Review: Volk: A Novel of Radiant Abomination by David Nickle

Volk: A Novel of Radiant Abomination by David Nickle
ChiZine Publications (October 2017)
376 pages; $11.75 paperback; $6 e-book
Reviewed by Chris Hallock

No one, not even the author himself, could have predicted the timeliness of David Nickle’s Volk. Yet, here and now, the world is (once again) on a steady march toward unparalleled terror and fascism at the hands of arrogant rulers. Nickle’s follow-up to 2011’s acclaimed Eutopia: A Novel of Terrible Optimism is set in an early-to-mid-twentieth century Europe still reeling from World War I, but speaks of our contemporary landscape to a frightening degree.

His novel expands upon the themes explored in Eutopia: fascism, racism, zealotry, and the deceitful promises made by oppressive leaders. Once again, Nickle pits the survivors of the Eliada massacre against the deistic parasite called the “Juke,” a creature that embodies those qualities; seductive despite its revolting form, offering release from suffering.

Nickle transports the reader from the intimate confines of Eutopia‘s insular nightmare and into a backdrop where chief officers of Hitler’s Nazi Party hope the resurrection of a captured Juke will help them achieve genetic world domination. Here we find Nickle doing what he does best: engineering a terrific hybridization of science fiction, historical fantasy, and horror; subverting the works of H.G. Wells, H.P. Lovecraft, and Nietzschean philosophy; and paralyzing the reader in the process.

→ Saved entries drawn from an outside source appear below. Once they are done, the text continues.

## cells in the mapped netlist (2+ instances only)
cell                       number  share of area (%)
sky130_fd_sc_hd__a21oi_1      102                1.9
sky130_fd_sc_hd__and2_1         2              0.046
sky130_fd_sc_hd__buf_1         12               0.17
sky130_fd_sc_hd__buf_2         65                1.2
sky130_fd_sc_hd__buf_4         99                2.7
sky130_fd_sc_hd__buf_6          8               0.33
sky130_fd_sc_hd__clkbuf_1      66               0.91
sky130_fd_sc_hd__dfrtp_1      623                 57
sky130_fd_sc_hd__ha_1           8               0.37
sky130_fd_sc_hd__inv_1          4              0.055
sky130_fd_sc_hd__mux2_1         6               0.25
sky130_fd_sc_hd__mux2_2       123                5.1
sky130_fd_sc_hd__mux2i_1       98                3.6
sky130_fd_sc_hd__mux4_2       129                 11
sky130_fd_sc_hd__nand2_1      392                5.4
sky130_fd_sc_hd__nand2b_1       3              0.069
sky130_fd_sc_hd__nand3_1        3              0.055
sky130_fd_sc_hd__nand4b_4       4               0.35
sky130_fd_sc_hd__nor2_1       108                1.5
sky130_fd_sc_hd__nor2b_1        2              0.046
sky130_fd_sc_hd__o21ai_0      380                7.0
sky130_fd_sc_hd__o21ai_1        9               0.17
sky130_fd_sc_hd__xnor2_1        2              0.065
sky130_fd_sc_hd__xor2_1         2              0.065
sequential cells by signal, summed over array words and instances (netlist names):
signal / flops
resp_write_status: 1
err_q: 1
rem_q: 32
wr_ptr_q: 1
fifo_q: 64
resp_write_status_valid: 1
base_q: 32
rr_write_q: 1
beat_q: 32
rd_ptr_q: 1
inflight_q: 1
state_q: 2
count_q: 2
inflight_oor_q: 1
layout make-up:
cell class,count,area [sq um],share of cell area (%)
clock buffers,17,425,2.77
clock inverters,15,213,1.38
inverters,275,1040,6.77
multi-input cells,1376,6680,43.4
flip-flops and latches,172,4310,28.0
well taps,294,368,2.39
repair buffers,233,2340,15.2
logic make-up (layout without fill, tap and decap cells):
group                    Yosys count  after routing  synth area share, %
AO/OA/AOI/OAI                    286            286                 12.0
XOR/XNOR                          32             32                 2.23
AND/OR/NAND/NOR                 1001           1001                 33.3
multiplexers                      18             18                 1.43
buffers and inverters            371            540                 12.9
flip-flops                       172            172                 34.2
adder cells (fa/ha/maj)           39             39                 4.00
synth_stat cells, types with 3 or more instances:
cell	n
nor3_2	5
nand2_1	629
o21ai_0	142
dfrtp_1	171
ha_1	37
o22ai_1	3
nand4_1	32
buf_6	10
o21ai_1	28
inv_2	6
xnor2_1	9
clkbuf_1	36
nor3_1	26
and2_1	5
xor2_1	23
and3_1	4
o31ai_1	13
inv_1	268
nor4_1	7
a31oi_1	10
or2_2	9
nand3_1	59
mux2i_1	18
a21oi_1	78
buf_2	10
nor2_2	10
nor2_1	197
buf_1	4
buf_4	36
<file path="src/rtl/mem_bus_arbiter_pkg.sv">
// Shared definitions for mem_bus_arbiter: FSM state and owner encodings, bus widths.
package mem_bus_arbiter_pkg;

   localparam int BUS_ADDR_W = 32;
   localparam int BUS_DATA_W = 32;

   // Bit positions of the requesters inside the eligible/grant vectors
   localparam int REQ_IF  = 0;
   localparam int REQ_MEM = 1;

   typedef enum logic [1:0] {
      ST_IDLE = 2'd0,
      ST_ADDR = 2'd1,
      ST_DATA = 2'd2
   } arb_state_e;

   typedef enum logic {
      OWN_IF  = 1'b0,
      OWN_MEM = 1'b1
   } owner_e;

endpackage

</file>
<file path="src/rtl/mem_arb_pick.sv">
// Combinational winner selection between IF and MEM; MEM_ARB_RR_EN turns ties
// into alternation driven by the last-served pointer.
module mem_arb_pick
   import mem_bus_arbiter_pkg::*;
(
   input  logic [1:0] elig_i,
`ifdef MEM_ARB_RR_EN
   input  logic       last_i,
`endif
   output logic [1:0] gnt_o
);

   always_comb begin
      gnt_o = 2'b00;
      if (elig_i[REQ_MEM] && elig_i[REQ_IF]) begin
`ifdef MEM_ARB_RR_EN
         if (last_i == OWN_MEM) gnt_o[REQ_IF]  = 1'b1;
         else                   gnt_o[REQ_MEM] = 1'b1;
`else
         gnt_o[REQ_MEM] = 1'b1;
`endif
      end else begin
         gnt_o = elig_i;
      end
   end

endmodule

</file>
<file path="src/rtl/mem_bus_arbiter.sv">
// Shares one SRAM-like bus master between IF and MEM, one transaction at a time.
// Optional round-robin tie breaking is enabled with MEM_ARB_RR_EN.
module mem_bus_arbiter
   import mem_bus_arbiter_pkg::*;
#(
   parameter int ADDR_W = BUS_ADDR_W,
   parameter int DATA_W = BUS_DATA_W
) (
   input  logic                clk,
   input  logic                resetn,
   input  logic                inst_req,
   input  logic [ADDR_W-1:0]   inst_addr,
   input  logic                inst_flush,
   output logic                inst_grant,
   output logic                inst_rvalid,
   output logic [DATA_W-1:0]   inst_rdata,
   input  logic                data_req,
   input  logic                data_wr,
   input  logic [DATA_W/8-1:0] data_wstrb,
   input  logic [ADDR_W-1:0]   data_addr,
   input  logic [DATA_W-1:0]   data_wdata,
   output logic                data_grant,
   output logic                data_rvalid,
   output logic [DATA_W-1:0]   data_rdata,
   output logic                bus_req,
   output logic                bus_wr,
   output logic [DATA_W/8-1:0] bus_wstrb,
   output logic [ADDR_W-1:0]   bus_addr,
   output logic [DATA_W-1:0]   bus_wdata,
   input  logic                bus_addr_ok,
   input  logic                bus_data_ok,
   input  logic [DATA_W-1:0]   bus_rdata,
   output logic                stallreq_if,
   output logic                stallreq_mem
);

   localparam int STRB_W = DATA_W / 8;

   arb_state_e          state_q, state_d;
   owner_e              owner_q, owner_d;
   logic [ADDR_W-1:0]   addr_q, addr_d;
   logic                wr_q, wr_d;
   logic [STRB_W-1:0]   wstrb_q, wstrb_d;
   logic [DATA_W-1:0]   wdata_q, wdata_d;
   logic                discard_q, discard_d;
   logic                inst_rvalid_q, inst_rvalid_d;
   logic                data_rvalid_q, data_rvalid_d;
   logic [DATA_W-1:0]   inst_rdata_q, inst_rdata_d;
   logic [DATA_W-1:0]   data_rdata_q, data_rdata_d;

   logic [1:0]          elig;
   logic [1:0]          pick_gnt;
   logic [1:0]          grant;
   logic                busy;
   logic                complete;
   logic                discard_eff;

   assign busy = (state_q != ST_IDLE);
   assign elig = {data_req, inst_req & ~inst_flush};

`ifdef MEM_ARB_RR_EN
   owner_e last_q, last_d;

   always_comb begin
      last_d = last_q;
      if (|grant) last_d = grant[REQ_MEM] ? OWN_MEM : OWN_IF;
   end

   always_ff @(posedge clk) begin
      if (!resetn) last_q <= OWN_IF;
      else         last_q <= last_d;
   end
`endif

   mem_arb_pick u_pick (
      .elig_i (elig),
`ifdef MEM_ARB_RR_EN
      .last_i (last_q),
`endif
      .gnt_o  (pick_gnt)
   );

   // Grants only leave IDLE; held low during reset so every output reads 0.
   assign grant = (!busy && resetn) ? pick_gnt : 2'b00;

   always_ff @(posedge clk) begin
      if (!resetn) state_q <= ST_IDLE;
      else         state_q <= state_d;
   end

   always_comb begin
      state_d  = state_q;
      owner_d  = owner_q;
      addr_d   = addr_q;
      wr_d     = wr_q;
      wstrb_d  = wstrb_q;
      wdata_d  = wdata_q;
      complete = 1'b0;
      case (state_q)
         ST_IDLE: begin
            if (grant[REQ_MEM]) begin
               state_d = ST_ADDR;
               owner_d = OWN_MEM;
               addr_d  = data_addr;
               wr_d    = data_wr;
               wstrb_d = data_wstrb;
               wdata_d = data_wdata;
            end else if (grant[REQ_IF]) begin
               state_d = ST_ADDR;
               owner_d = OWN_IF;
               addr_d  = inst_addr;
               wr_d    = 1'b0;
               wstrb_d = '0;
               wdata_d = '0;
            end
         end
         ST_ADDR: begin
            // data_ok before addr_ok belongs to nothing and is dropped
            if (bus_addr_ok) begin
               if (bus_data_ok) begin
                  state_d  = ST_IDLE;
                  complete = 1'b1;
               end else begin
                  state_d = ST_DATA;
               end
            end
         end
         ST_DATA: begin
            if (bus_data_ok) begin
               state_d  = ST_IDLE;
               complete = 1'b1;
            end
         end
         default: state_d = ST_IDLE;
      endcase
   end

   // A flush landing on the completion cycle still suppresses that fetch.
   assign discard_eff = discard_q | (inst_flush & busy & (owner_q == OWN_IF));

   always_comb begin
      discard_d     = complete ? 1'b0 : discard_eff;
      inst_rvalid_d = complete & (owner_q == OWN_IF) & ~discard_eff;
      data_rvalid_d = complete & (owner_q == OWN_MEM);
      inst_rdata_d  = inst_rvalid_d ? bus_rdata : inst_rdata_q;
      data_rdata_d  = (data_rvalid_d && !wr_q) ? bus_rdata : data_rdata_q;
   end

   always_ff @(posedge clk) begin
      if (!resetn) begin
         owner_q       <= OWN_IF;
         addr_q        <= '0;
         wr_q          <= 1'b0;
         wstrb_q       <= '0;
         wdata_q       <= '0;
         discard_q     <= 1'b0;
         inst_rvalid_q <= 1'b0;
         data_rvalid_q <= 1'b0;
         inst_rdata_q  <= '0;
         data_rdata_q  <= '0;
      end else begin
         owner_q       <= owner_d;
         addr_q        <= addr_d;
         wr_q          <= wr_d;
         wstrb_q       <= wstrb_d;
         wdata_q       <= wdata_d;
         discard_q     <= discard_d;
         inst_rvalid_q <= inst_rvalid_d;
         data_rvalid_q <= data_rvalid_d;
         inst_rdata_q  <= inst_rdata_d;
         data_rdata_q  <= data_rdata_d;
      end
   end

   assign inst_grant  = grant[REQ_IF];
   assign data_grant  = grant[REQ_MEM];
   assign inst_rvalid = inst_rvalid_q;
   assign data_rvalid = data_rvalid_q;
   assign inst_rdata  = inst_rdata_q;
   assign data_rdata  = data_rdata_q;

   assign bus_req   = (state_q == ST_ADDR);
   assign bus_wr    = wr_q;
   assign bus_wstrb = wstrb_q;
   assign bus_addr  = addr_q;
   assign bus_wdata = wdata_q;

   assign stallreq_mem = resetn & ((data_req & ~data_grant) |
                                   (busy & (owner_q == OWN_MEM)));
   assign stallreq_if  = resetn & ((inst_req & ~inst_grant & ~inst_flush) |
                                   (busy & (owner_q == OWN_IF) & ~discard_q));

endmodule
</file>
<file path="config.mk">
export PLATFORM = sky130hd
export DESIGN_NAME = mem_bus_arbiter
export DESIGN_NICKNAME = d
export VERILOG_FILES = /design/src/rtl/mem_bus_arbiter_pkg.sv /design/src/rtl/mem_arb_pick.sv /design/src/rtl/mem_bus_arbiter.sv
export SDC_FILE = /design/constraint.sdc
export NUM_CORES = 1
export LEC_CHECK = 0
export BUFFER_PORTS_ARGS = -buffer_cell sky130_fd_sc_hd__buf_2
export CORE_MARGIN = 10
export CORE_UTILIZATION = 35
export CTS_CLUSTER_DIAMETER = 50
export DETAILED_ROUTE_END_ITERATION = 6
export PLACE_DENSITY = 0.7
export SLEW_MARGIN = 15
export SYNTH_ARGS = -nofsm -noshare
export SYNTH_HDL_FRONTEND = slang
export SYNTH_SLANG_ARGS = --single-unit
</file>
<file path="constraint.sdc">
create_clock -name clk -period 1.9 [get_ports clk]
set_input_delay 0.285 -clock clk [delete_from_list [all_inputs] [get_ports clk]]
set_output_delay 0.285 -clock clk [all_outputs]
set_load 0.01 [all_outputs]
</file>
; ---- Word-level counts from Yosys, hierarchy flattened
; Cells that the tools add are included.
[totals]
out_inout_bits = 140
register_bits = 139
inputBits = 140
wordCells = 72
[op_classes]
eq_ne = 5
reduce_logical = 11
mux = 21
bitwise_logic = 24
[op_table]
columns = op, count
row1 = $mux W32, 4
row2 = $and A1 B1 Y1, 14
row3 = $mux W2, 6
row4 = $mux W4, 2
row5 = $mux W1, 7
row6 = $not A1 Y1, 7
row7 = $pmux W2 S3, 1
row8 = $reduce_bool A2 Y1, 2
row9 = $logic_and A1 B1 Y1, 3
row10 = $ne A3 B3 Y1 const B, 1
row11 = $or A1 B1 Y1, 3
row12 = $reduce_and A3 Y1, 1
row13 = $eq A2 B1 Y1 const B, 1
row14 = $eq A2 B2 Y1 const B, 1
row15 = $logic_not A1 Y1, 2
row16 = $logic_not A2 Y1, 1
row17 = $ne A2 B1 Y1 const B, 1
row18 = $ne A2 B2 Y1 const B, 1
row19 = $pmux W1 S2, 1
row20 = $reduce_and A2 Y1, 1
row21 = $reduce_or A2 Y1, 1

; ---- Logic depth before layout (Yosys ltp)
; Gate-level depths: netlist (run 1).
[depth]
word_depth = 10
ltp_mapped = 9
mapped_depth_nobuf = 6

; ---- Hierarchy
; A second synthesis (run 1) with hierarchy kept.
[unflattened]
cells_unflattened = 555
hier_area_um2 = 5502.8
[by_module_without_submodules]
columns = module, n_inst, seq_area_each_um2, area_each_um2, cells_per_inst
row1 = mem_bus_arbiter, 1, 2782.7, 5492.8, 553
row2 = mem_arb_pick, 1, 0.0, 10.0, 2

; ---- Least setup slack after synthesis (run 1)
; Ideal clock, no wire load.
[synth_path]
path_type = flip-flop to flip-flop
startpoint = register state_q[1]
endpoint = register data_rdata_q[12], in the netlist data_rdata[12]
period_less_slack_ns = 1.621
t_arrival_ns = 1.549
stages_incl_launch_ff = 9
setup_time_ns = 0.072
required_time_ns = 1.828
setup_slack_ns = 0.279
n_path_buf = 2
path_cell_list = dfxtp_1 > inv_1 > ha_1 > a21o_1 > nand3_2 > nor3b_2 > buf_6 > buf_12 > mux2i_1
[synth_via]
elab_chain_cells = 4
elab_cells_between_ends = 5
classes_between = 2 x eq/ne / 1 x mux / 1 x bitwise / 1 x reduce/logical
[synth_lines]
columns = item, line
row1 = "start, declared", mem_bus_arbiter.sv:39  ; arb_state_e state_q, state_d;
row2 = "start signal, assigned", mem_bus_arbiter.sv:88  ; else state_q <= state_d;
row3 = $eq A2 B1 Y1, n/a
row4 = via bus_req, mem_bus_arbiter.sv:25  ; output logic bus_req,
row5 = $pmux W1 S2, mem_bus_arbiter.sv:99  ; case (state_q)
row6 = $and A1 B1 Y1, mem_bus_arbiter.sv:144  ; data_rvalid_d = complete & (owner_q == OWN_MEM);
row7 = $logic_and A1 B1 Y1, mem_bus_arbiter.sv:146  ; data_rdata_d = (data_rvalid_d && !wr_q) ? bus_rdata : data_rdata_q;
row8 = "end signal, assigned", mem_bus_arbiter.sv:171  ; data_rdata_q <= data_rdata_d;
row9 = "end, declared", mem_bus_arbiter.sv:49  ; logic [DATA_W-1:0] data_rdata_q, data_rdata_d;
; The timed path passes the listed nets, and every way through them passes these cells.
; A chain may end at the register's enable or synchronous reset.

; ---- Final worst setup path (run 1)
[layout_path]
startpoint = register state_q[0]
endpoint = output stallreq_if
[layout_via]
elab_chain_cells = 9
elab_cells_between_ends = 11
classes_between = 1 x mux / 7 x bitwise / 3 x reduce/logical
[layout_lines]
columns = item, line
row1 = $reduce_bool A2 Y1 (*), mem_bus_arbiter.sv:58  ; assign busy = (state_q != ST_IDLE);
row2 = $logic_not A1 Y1, mem_bus_arbiter.sv:84  ; assign grant = (!busy && resetn) ? pick_gnt : 2'b00;
row3 = $logic_and A1 B1 Y1, mem_bus_arbiter.sv:84
row4 = $mux W2, mem_bus_arbiter.sv:84
row5 = $not A1 Y1, mem_bus_arbiter.sv:190  ; assign stallreq_if = resetn & ((inst_req & ~inst_grant & ~inst_flush) |
row6 = $and A1 B1 Y1 (2 in series), mem_bus_arbiter.sv:190
row7 = $or A1 B1 Y1 (*), mem_bus_arbiter.sv:190
row8 = $and A1 B1 Y1 (*), mem_bus_arbiter.sv:190
row9 = "end, declared", mem_bus_arbiter.sv:33  ; output logic stallreq_if,
; Every way passes the cells marked *; elsewhere a longest branch is shown, timed or not.

==> results.py, run 1 <==
metrics = {
    "outcome": {
        "run_status": "finished clean",
    },
    "route": {
        "num_vias": 5046,
        "drtAntennaViolNets": 0,
        "drt-wirelength-per-cell_um": 16.6,
        "first_iter_violations": 145,
        "wl_mm": 17.4,
        "vias_per_cell": 4.82,
        "dr.pass1.iters": 4,
        "post-route-drc-count": 0,
    },
    "clock_network": {
        "clkTransAtPathRegs_ps": 60,
        "clockBufferDepth": 2,
        "cts_tree": "yes",
        "root_buffer": "clkbuf_16",
        "clk_latency_ps": 410,
        "cts_buffers": 17,
        "htree_levels": 4,
        "clock-sinks": 139,
    },
    "synthesis": {
        "synth_edf_count": 0,
        "ys_top_cells_by_count": "dfxtp_1 (139), nand2_1 (87), a21oi_1 (50), o21ai_0 (48), mux2i_1 (47)",
        "async_reset_ff_share_pct": 0,
        "ys_top_cells_by_area": "dfxtp_1 (52%), mux2i_1 (8.8%), nand2_1 (6.1%)",
        "synth_top_area_cell": "dfxtp_1",
        "synth_top_area_share_pct": 51.8,
        "syn_area_mm2": 0.00537,
        "syn-instance-count": 580,
        "avgSynthCellArea_um2": 9.25,
        "synth_top_flop_cell": "dfxtp_1",
        "synth_nets": 724,
        "ys_ff_latch": 139,
        "yosysWarnings": 0,
        "synth.distinct_cells": 33,
        "yosysSeqAreaShare_pct": 51.8,
        "yosys.cell_count.top_type": "dfxtp_1",
    },
    "timing": {
        "rsz0062_at_grt": "true",
        "slew_violations": 0,
        "finalCriticalPeriod_ps": 1830,
        "clock.fmax_ghz": 0.545,
        "max_slew_margin_pct": 64.3,
        "clock_skew_ps": 7.40,
        "hold_viol": 0,
        "holdWs_ps": 109,
        "worst_pin_slew_ps": 532,
        "fin_crit_sh_pct": 96.5,
        "finalSetupViolations": 0,
    },
    "setup_path": {
        "crit_chain": "inv_2 > ha_4 > nor2b_4 > o32ai_2 > and2_1 > buf_2",
        "endpoint_kind": "primary output",
        "slowest_delay_ps": 330,
        "reg2reg_setup_slack_ps": 190,
        "crit_path_top_delay_cell": "dfxtp_2",
        "cp-start-kind": "flop",
        "crit_fanout": 6,
        "cp_data_required_time_ps": 1620,
        "cp.arrival_ps": 1550,
        "path_class": "flop to primary output",
    },
    "power_and_ir_drop": {
        "p_per_area_mw_per_mm2": 1030,
        "swShare_pct": 26.0,
        "p_int_mw": 5.75,
        "power.switching_mw": 2.02,
        "pwr-share-comb_pct": 15.8,
        "total_power_mw": 7.77,
        "p_seq_share_pct": 41.1,
        "p_leak_nw": 3.62,
        "power.share.clock_pct": 43.1,
        "peakVddDrop_v": 0.000624,
    },
    "layout": {
        "drive_gt1_share_pct": 40.1,
        "final_nets": 989,
        "synthToLayoutAreaGrowth_pct": 39.9,
        "n_fill_cell": 1458,
    },
    "global_route": {
        "antenna_found_initial": 3,
        "grt_pass1_vias": 4999,
        "grt_overflow": 0,
        "grt_max_degree": 69,
        "grtUsageTotal_pct": 16.1,
        "grt_pass1_wl_mm": 26.4,
    },
    "die": {
        "die_h_um": 144,
        "die-width_um": 144,
        "top_level_ports": 280,
        "start_util_pct": 35.6,
        "core-area_mm2": 0.0151,
        "rows": 45,
        "die_area_mm2": 0.0207,
    },
    "hold_path": {
        "hold_path_class": "primary input to flop",
    },
    "placement": {
        "port_buffers": 279,
        "gp_congestion": 0.767,
        "detailed_place_hpwl_mm": 13.0,
    },
    "run": {
        "max_cap_violations": 0,
    },
}
[final timing paths]
kind | cells after the start | to | from
worst max-delay path | 6 | stallreq_if | state_q[0]$_SDFFE_PN0P_
worst min-delay path | 3 | bus_addr[21]$_SDFFE_PN0P_ | inst_addr[21]
worst max register to register | 7 | data_rdata[20]$_SDFFE_PN0P_ | state_q[1]$_SDFFE_PN0P_
worst min register to register | 2 | data_rdata[7]$_SDFFE_PN0P_ | data_rdata[7]$_SDFFE_PN0P_
[stage by stage]
step / setup TNS [ps] / instance area (µm²) / worst slack, ps / util, % / instances
6_report: 0 / 7510 / 66.5 / 49.8 / 1047
3_3_place_gp: 0 / 6880 / 238 / 45.6 / 1014
3_5_place_dp: 0 / 6880 / 185 / 45.6 / 1014
4_1_cts: 0 / 7490 / 2.70 / 49.6 / 1044
5_1_grt: -21.8 / 7500 / -13.4 / 49.7 / 1045
2_1_floorplan: 0 / 5370 / 279 / - / 580
[flip-flops by register name, summed over array words and instances, names as in the netlist]
register     cells
bus_wr           1
bus_wstrb        4
data_rvalid      1
bus_addr        32
state_q          2
owner_q          1
inst_rdata      32
bus_wdata       32
data_rdata      32
discard_q        1
inst_rvalid      1
[final cells by class]
cell class / instances / area [µm²] / share of cell area, %
Inverter: 5 / 18.8 / 0.250
Sequential cell: 139 / 2790 / 37.1
Tap cell: 188 / 235 / 3.13
Multi-Input combinational cell: 387 / 2270 / 30.2
Clock buffer: 19 / 453 / 6.03
Clock inverter: 11 / 145 / 1.93
Antenna cell: 3 / 7.51 / 0.100
Timing Repair Buffer: 295 / 1590 / 21.2
[logic make-up (layout without fill, tap and decap cells)]
group           Yosys count  count (layout)  synth area share (%)
simple gates            177             177                  14.5
mux                      47              47                  8.76
buf+inv                  54             330                  6.55
other cells               0               3                     0
flops                   139             139                  51.8
compound gates          159             159                  17.4
fa+ha+maj                 4               4                 0.932
[critical path, delay by kind of cell, from the launching register on]
kind | cells | cell delay (ps)
compound gates | 1 | 70
buf+inv | 2 | 230
simple gates | 2 | 330
flops | 1 | 330
fa+ha+maj | 1 | 180
[per-layer routing]
layer	global-route usage, %	up-vias	wire length [µm]
met5	0	-	17
met1	18.2	2261	7000
met2	24.5	216	7730
li1	-	2549	-
met3	9.70	18	2300
met4	5.70	2	299
[cells in the final DEF, fill, tap and decap left out, types with 3 or more instances in the layout]
cell type,n
buf_4,11
inv_2,4
a21oi_1,50
dfxtp_1,137
mux2i_1,47
buf_2,278
o21ai_0,48
clkinv_2,3
a22oi_1,37
nand2_1,87
bufinv_16,3
clkbuf_16,17
buf_12,6
ha_1,3
nand3_1,33
diode_2,3
nor2b_1,3
nor2_1,43
clkinvlp_4,3
o21ai_1,17
[power groups by stage]
stage | registers [mW] | logic [mW] | clock network, mW
5_1_grt | 3.21 | 1.36 | 3.59
4_1_cts | 3.19 | 1.23 | 3.44
6_report | 3.19 | 1.22 | 3.35
3_5_place_dp | 3.25 | 1.22 | 0
3_3_place_gp | 3.25 | 1.20 | 0
2_1_floorplan | 3.32 | 0.629 | 0
[what timing repair did]
action | CTS | global route
setup endpoints to repair | 4 | 6
hold buffers | 0 | 0
setup buffers | 0 | 0
resized for setup | 4 | 4
Note: power is estimated with default switching activity, not from simulation.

Twenty years after Jason Thistledown escaped the “perfect community” of Eliada with his adopted family of survivors (Ruth Harper, Annie Rowe, and Andrew Waggoner), they still cope with the traumatic fallout of their encounter with the Juke’s powerful evil. They are forced to navigate the labyrinthine underworld of Europe, reuniting to once again stop its hallucinatory threat. Jason, now a mercenary pilot, is hired to fly a mysterious group to Africa. The flight is diverted to the Bavarian mountains where a vast compound houses German eugenicists and their youthful subjects. The research of Eliada’s late Nils Bergstrom continues under his brother Johannes, whose failed operation to foster a race of “perfect” superhuman Übermensch holds terrifying global implications once the Juke takes hold.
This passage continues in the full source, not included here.